**WHAT YOU ARE ASKED TO DO:**
Copy word for word, please, the lines of the entries below running from the one containing "synthArstFlopShare_pct = 0" to the one containing "total_power_mw = 0.941", both ends included.

Saved data entries

**src/rtl/offset_add_stream.sv**
```systemverilog
// Streaming adder: adds a programmable offset to each sample, with wrap or saturate arithmetic.
// Results pass through a 2-entry buffer so in_ready never depends combinationally on out_ready.
module offset_add_stream #(
  parameter int unsigned WIDTH          = 4,
  parameter int unsigned DEFAULT_OFFSET = 3,
  parameter int unsigned CNT_W          = 8
) (
  input  logic             clk,
  input  logic             rst,
  input  logic             offset_ld,
  input  logic [WIDTH-1:0] offset_in,
  input  logic             sat_mode,
  input  logic             in_valid,
  output logic             in_ready,
  input  logic [WIDTH-1:0] in_data,
  output logic             out_valid,
  input  logic             out_ready,
  output logic [WIDTH-1:0] out_data,
  output logic             out_ovf,
  output logic             ovf_sticky,
  input  logic             ovf_clr,
  output logic [CNT_W-1:0] res_count
);

  logic [WIDTH-1:0] offset_q, offset_d;
  logic [1:0]       cnt_q, cnt_d;
  logic             in_ready_q, in_ready_d;
  logic             out_valid_q, out_valid_d;
  // head_* is the entry presented on the output; tail_* is the second slot
  logic [WIDTH-1:0] head_data_q, head_data_d, tail_data_q, tail_data_d;
  logic             head_ovf_q, head_ovf_d, tail_ovf_q, tail_ovf_d;
  logic             sticky_q, sticky_d;
  logic [CNT_W-1:0] res_count_q, res_count_d;

  logic [WIDTH:0]   sum;
  logic             carry;
  logic [WIDTH-1:0] result;
  logic             push, pop;

  assign sum    = {1'b0, in_data} + {1'b0, offset_q};
  assign carry  = sum[WIDTH];
  assign result = (sat_mode && carry) ? {WIDTH{1'b1}} : sum[WIDTH-1:0];
  assign push   = in_valid && in_ready_q;
  assign pop    = out_valid_q && out_ready;

  always_comb begin
    offset_d    = offset_ld ? offset_in : offset_q;
    cnt_d       = cnt_q;
    head_data_d = head_data_q;
    head_ovf_d  = head_ovf_q;
    tail_data_d = tail_data_q;
    tail_ovf_d  = tail_ovf_q;

    case (cnt_q)
      2'd0: begin
        if (push) begin
          head_data_d = result;
          head_ovf_d  = carry;
          cnt_d       = 2'd1;
        end
      end
      2'd1: begin
        if (push && pop) begin
          head_data_d = result;
          head_ovf_d  = carry;
        end else if (push) begin
          tail_data_d = result;
          tail_ovf_d  = carry;
          cnt_d       = 2'd2;
        end else if (pop) begin
          cnt_d = 2'd0;
        end
      end
      2'd2: begin
        // in_ready is low when full, so only a pop can occur here
        if (pop) begin
          head_data_d = tail_data_q;
          head_ovf_d  = tail_ovf_q;
          cnt_d       = 2'd1;
        end
      end
      default: cnt_d = 2'd0;
    endcase

    in_ready_d  = (cnt_d < 2'd2);
    out_valid_d = (cnt_d != 2'd0);

    sticky_d = sticky_q;
    if (push && carry) begin
      sticky_d = 1'b1;
    end else if (ovf_clr) begin
      sticky_d = 1'b0;
    end

    res_count_d = pop ? res_count_q + CNT_W'(1) : res_count_q;
  end

  always_ff @(posedge clk) begin
    if (rst) begin
      offset_q    <= WIDTH'(DEFAULT_OFFSET);
      cnt_q       <= 2'd0;
      in_ready_q  <= 1'b1;
      out_valid_q <= 1'b0;
      head_data_q <= '0;
      head_ovf_q  <= 1'b0;
      tail_data_q <= '0;
      tail_ovf_q  <= 1'b0;
      sticky_q    <= 1'b0;
      res_count_q <= '0;
    end else begin
      offset_q    <= offset_d;
      cnt_q       <= cnt_d;
      in_ready_q  <= in_ready_d;
      out_valid_q <= out_valid_d;
      head_data_q <= head_data_d;
      head_ovf_q  <= head_ovf_d;
      tail_data_q <= tail_data_d;
      tail_ovf_q  <= tail_ovf_d;
      sticky_q    <= sticky_d;
      res_count_q <= res_count_d;
    end
  end

  assign in_ready   = in_ready_q;
  assign out_valid  = out_valid_q;
  assign out_data   = head_data_q;
  assign out_ovf    = head_ovf_q;
  assign ovf_sticky = sticky_q;
  assign res_count  = res_count_q;

endmodule

```
**config.mk**
```make
export PLATFORM = sky130hd
export DESIGN_NAME = offset_add_stream
export DESIGN_NICKNAME = d
export VERILOG_FILES = /design/src/rtl/offset_add_stream.sv
export SDC_FILE = /design/constraint.sdc
export NUM_CORES = 1
export LEC_CHECK = 0
export BUFFER_PORTS_ARGS = -buffer_cell sky130_fd_sc_hd__buf_2
export CAP_MARGIN = 30
export CORE_MARGIN = 5
export CORE_UTILIZATION = 52
export CTS_CLUSTER_DIAMETER = 200
export DETAILED_ROUTE_END_ITERATION = 8
export GPL_ROUTABILITY_DRIVEN = 0
export PLACE_DENSITY = 0.76
export SLEW_MARGIN = 30
export SYNTH_ARGS = -nofsm -noshare
export SYNTH_HDL_FRONTEND = slang
export SYNTH_SLANG_ARGS = --single-unit
```
**constraint.sdc**
```tcl
create_clock -name clk -period 2.37 [get_ports clk]
set_input_delay 0.711 -clock clk [delete_from_list [all_inputs] [get_ports clk]]
set_output_delay 0.711 -clock clk [all_outputs]
set_load 0.01 [all_outputs]
```
# After elaboration in Yosys (flattened, before gate mapping)
# Cells that the tools add are included.
dict set report totals {
  register_bits 27
  inputBits 15
  elab_cells 47
}
dict set report op_classes {
  addsub 2
  n_lt_le_gt_ge 1
  eq_ne 5
  n_mux 17
  n_bitwise 1
  n_reduce_logical 11
}
# cell n
set ops {}
lappend ops {{2-to-1 mux 4 bit} 4}
lappend ops {{one-hot mux 4 bit (3 select lines)} 1}
lappend ops {{2-to-1 mux 2 bit} 5}
lappend ops {{adder 8 x 1 -> 8 bit (second input constant)} 1}
lappend ops {{!= test 2 bit (second input constant)} 3}
lappend ops {{one-hot mux 2 bit (3 select lines)} 1}
lappend ops {{adder 4 x 4 -> 5 bit} 1}
lappend ops {{logical AND 1 bit} 5}
lappend ops {{2-to-1 mux 1 bit} 5}
lappend ops {{AND reduction 4 bit} 1}
lappend ops {{nonzero test 2 bit} 2}
lappend ops {{one-hot mux 1 bit (3 select lines)} 1}
lappend ops {{AND reduction 3 bit} 1}
lappend ops {{nonzero test 3 bit} 1}
lappend ops {{equality test 2 x 1 -> 1 bit (second input constant)} 1}
lappend ops {{equality test 2 bit (second input constant)} 1}
lappend ops {{logical NOT 2 bit} 1}
lappend ops {{less-than comparator 2 bit (second input constant)} 1}
lappend ops {{inverter 1 bit} 1}

# Longest topological paths before layout
dict set report logic_depth {
  ltp_word 6
  mapped_depth 7
  depth_no_buf 7
}

# Worst setup path before layout
# OpenSTA, ideal clock, no wires.
dict set report synth_path {
  path_type {input to register}
  start {input in_data[0]}
  end {register head_data_q[2], in the netlist out_data[2]}
  t_arrival_ns 1.960
  path_slack_ns 0.318
  path_stages 7
  path_cell_list {ha_1 inv_1 fa_1 nor2b_1 o31a_2 nor3_1 o32ai_1}
}
dict set report synth_via {
  elab_chain_cells 5
}
# element line
set synth_rtl {}
lappend synth_rtl {{start: declaration} 15} ;# input logic [WIDTH-1:0] in_data,
lappend synth_rtl {{adder 4 x 4 -> 5 bit (*)} 40} ;# assign sum = {1'b0, in_data} + {1'b0, offset_q};
lappend synth_rtl {{logical AND 1 bit} 42} ;# assign result = (sat_mode && carry) ? {WIDTH{1'b1}} : sum[WIDTH-1:0];
lappend synth_rtl {{2-to-1 mux 4 bit (*)} 42}
lappend synth_rtl {{2-to-1 mux 4 bit, on equally long branches} {63, 56}}
lappend synth_rtl {{one-hot mux 4 bit (3 select lines) (*)} 54} ;# case (cnt_q)
lappend synth_rtl {{end signal: assignment} 115} ;# head_data_q <= head_data_d;
lappend synth_rtl {{end: declaration} 30} ;# logic [WIDTH-1:0] head_data_q, head_data_d, tail_data_q, tail_data_d;
# Every way passes the cells marked *; elsewhere a longest branch is shown, timed or not. The select of a mux whose other input is x is not followed.
# A chain may end at the register's enable or synchronous reset.

# Worst setup path after layout
dict set report layout_path {
  start {input in_data[0]}
  end {register head_data_q[3], in the netlist out_data[3]}
}
# The elaborated chain is that of the path after synthesis.

==> reports/results.ini <==
[timing]
slew_headroom_pct = 72.5
final_max_slew_viol_count = 0
finalCritPeriodShare_pct = 82.3
clock_skew_ns = 0.00963
grt_setup_unrepaired = false
setup_ws_ns = 0.420
setup_tns_ns = 0
worst_pin_slew_ns = 0.413
setup-violations-final = 0
max_freq_mhz = 513
hold_viol = 0
period_minus_slack_ns = 1.95

[detailed_routing]
vias = 1049
vias_per_cell = 5.35
drc = 0
dr.pass1.iters = 6
wl_um = 2650
drt_iter0_markers = 25
postRouteAntennaNets = 0
wl_per_cell_um = 13.5

[synthesis]
synthArstFlopShare_pct = 0
seq_area_frac_synth_pct = 41.3
synth_top_area_share_pct = 41.3
synthMostInstantiatedCell = dfxtp_1
netlist_instances = 138
syn_area_um2 = 1310
synth_warnings = 0
synth_edf_count = 0
synth_area_leaders = dfxtp_1, nor2_1, ha_1, xor2_1, mux2i_1
syn_nets = 159
yosys-top-cells-count = dfxtp_1, nor2_1, nand2_1
synth_cell_types = 41
syn_avg_cell_area_um2 = 9.47
yosysTopAreaCell = dfxtp_1
ys.flop_type = dfxtp_1
ys_ff_latch = 27

[place]
pre_cts_slack_ns = 0.0878
dpl_cell_area_um2 = 1460
hpwl_um = 2020
portBuffers = 30

[clocking]
cts_sinks = 27
post_cts_resized = 0
ctsLongestPathBuffers = 2
cts_root_buf = clkbuf_4
ctsHtreeMaxLevel = 1
cts_tree = done
postCtsSetupBuffers = 0
postCtsHoldBufs = 0
clk_pin_slew_ns = 0.15
clock_latency_ns = 0.32
cts_inserted_buffers = 3

[finish]
finalInstanceArea_um2 = 1490
drive_gt1_share_pct = 24.7
nets = 188
diodes = 0
area_growth_pct = 14.0

[floorplan]
die_w_um = 60.1
initial_core_util_pct = 53.8
io-pin-count = 31
die_area_um2 = 3620
core_um2 = 2430
die_h_um = 60.1
num_rows = 18

[critical_path]
worstPathRequired_ns = 2.60
crit_type = in2reg
arrival_ns = 2.18
crit_fanout = 8
cp-end-kind = flop
rr_worst_depth = 7
crit_path_start_kind = input pin

[global_route]
track_usage_pct = 16.0
antenna_found_initial = 0
top_usage_layer = met2
grtUsageMet2_pct = 28.2
grtUsageMet1_pct = 20.5
use_met3_pct = 2.38
grt_max_degree = 22
overflow = 0
grt_pass1_vias = 1026
grt_pass1_wl_um = 4520

[status]
run_status = finished clean

[min_path]
hp-class = reg2reg
holdPathStages = 2

[job]
maxCapViolCount = 0

[power_and_ir_drop]
ir_worst_vdd_uv = 383
powerDensity_nw_per_um2 = 632
power.leakage_nw = 0.678
total_power_mw = 0.941

## worst paths after layout
| path | startpoint | end | slack, ns |
|---|---|---|---|
| setup / recovery | in_data[0] | out_data[3] | 0.42 |
| hold / removal | ovf_sticky | ovf_sticky | 0.48 |
| setup reg to reg | offset_q[0] | out_data[3] | 0.51 |
| hold reg to reg | ovf_sticky | ovf_sticky | 0.48 |
## where the power goes
| group | total (mW) | internal [mW] | switching (mW) |
|---|---|---|---|
| logic | 0.218 | 0.101 | 0.117 |
| registers | 0.519 | 0.491 | 0.0278 |
| clock network | 0.205 | 0.0644 | 0.140 |
| total | 0.941 | 0.657 | 0.285 |
## final cells by class
cell class                 instances  area (um^2)
fill                             228          942
multi-input combinational        100          713
sequential                        27          541
timing repair buffer              30          150
tap                               30         37.5
clock buffer                       3         22.5
inverter                           5         18.8
clock inverter                     1         7.51
## registers in the layout, summed over array words and instances (netlist names)
register and count:
res_count 8, offset_q 4, out_data 4, tail_data_q 4, cnt_q 2, in_ready 1
out_ovf 1, out_valid 1, ovf_sticky 1, tail_ovf_q 1
## per-layer routing
layer	up-vias	share of wire, %
met2	24	50
li1	532	-
met5	-	0
met1	491	45
met4	0	0.68
met3	2	4.3
## through the flow
step	hold WS (ns)	utilization, %	instances
floorplan	0.446	-	138
CTS	0.491	61.3	196
finish	0.485	61.3	196
detailed placement	0.462	60.0	192
global placement	0.457	60.0	192
global route	0.528	61.3	196
## cell families after synthesis
family | after synthesis | share of synthesized area [%]
simple gates | 56 | 22.3
flops | 27 | 41.3
compound gates | 23 | 15.3
buf+inv | 11 | 4.11
xor+xnor | 9 | 6.03
mux | 6 | 4.59
fa+ha+maj | 6 | 6.32
## critical path, stage by stage
cell	delay, ns
buf_2	0.08
ha_1	0.15
inv_1	0.05
fa_1	0.39
nor2b_1	0.17
o31a_2	0.26
nor2_1	0.08
a311oi_1	0.29
## layout by cell type (no fill, tap or decap), types with 3 or more instances in the layout
master     n
a211oi_1   3
a21oi_1    4
buf_2     30
clkbuf_4   3
dfxtp_1   27
ha_1       5
inv_1      5
mux2i_1    6
nand2_1   10
nand4_1    4
nor2_1    20
nor2b_1    5
nor3_1     4
o32ai_1    4
xor2_1     7
(Power assumes the default switching activity.)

**EXERCISE SOLUTION:**
synthArstFlopShare_pct = 0
seq_area_frac_synth_pct = 41.3
synth_top_area_share_pct = 41.3
synthMostInstantiatedCell = dfxtp_1
netlist_instances = 138
syn_area_um2 = 1310
synth_warnings = 0
synth_edf_count = 0
synth_area_leaders = dfxtp_1, nor2_1, ha_1, xor2_1, mux2i_1
syn_nets = 159
yosys-top-cells-count = dfxtp_1, nor2_1, nand2_1
synth_cell_types = 41
syn_avg_cell_area_um2 = 9.47
yosysTopAreaCell = dfxtp_1
ys.flop_type = dfxtp_1
ys_ff_latch = 27

[place]
pre_cts_slack_ns = 0.0878
dpl_cell_area_um2 = 1460
hpwl_um = 2020
portBuffers = 30

[clocking]
cts_sinks = 27
post_cts_resized = 0
ctsLongestPathBuffers = 2
cts_root_buf = clkbuf_4
ctsHtreeMaxLevel = 1
cts_tree = done
postCtsSetupBuffers = 0
postCtsHoldBufs = 0
clk_pin_slew_ns = 0.15
clock_latency_ns = 0.32
cts_inserted_buffers = 3

[finish]
finalInstanceArea_um2 = 1490
drive_gt1_share_pct = 24.7
nets = 188
diodes = 0
area_growth_pct = 14.0

[floorplan]
die_w_um = 60.1
initial_core_util_pct = 53.8
io-pin-count = 31
die_area_um2 = 3620
core_um2 = 2430
die_h_um = 60.1
num_rows = 18

[critical_path]
worstPathRequired_ns = 2.60
crit_type = in2reg
arrival_ns = 2.18
crit_fanout = 8
cp-end-kind = flop
rr_worst_depth = 7
crit_path_start_kind = input pin

[global_route]
track_usage_pct = 16.0
antenna_found_initial = 0
top_usage_layer = met2
grtUsageMet2_pct = 28.2
grtUsageMet1_pct = 20.5
use_met3_pct = 2.38
grt_max_degree = 22
overflow = 0
grt_pass1_vias = 1026
grt_pass1_wl_um = 4520

[status]
run_status = finished clean

[min_path]
hp-class = reg2reg
holdPathStages = 2

[job]
maxCapViolCount = 0

[power_and_ir_drop]
ir_worst_vdd_uv = 383
powerDensity_nw_per_um2 = 632
power.leakage_nw = 0.678
total_power_mw = 0.941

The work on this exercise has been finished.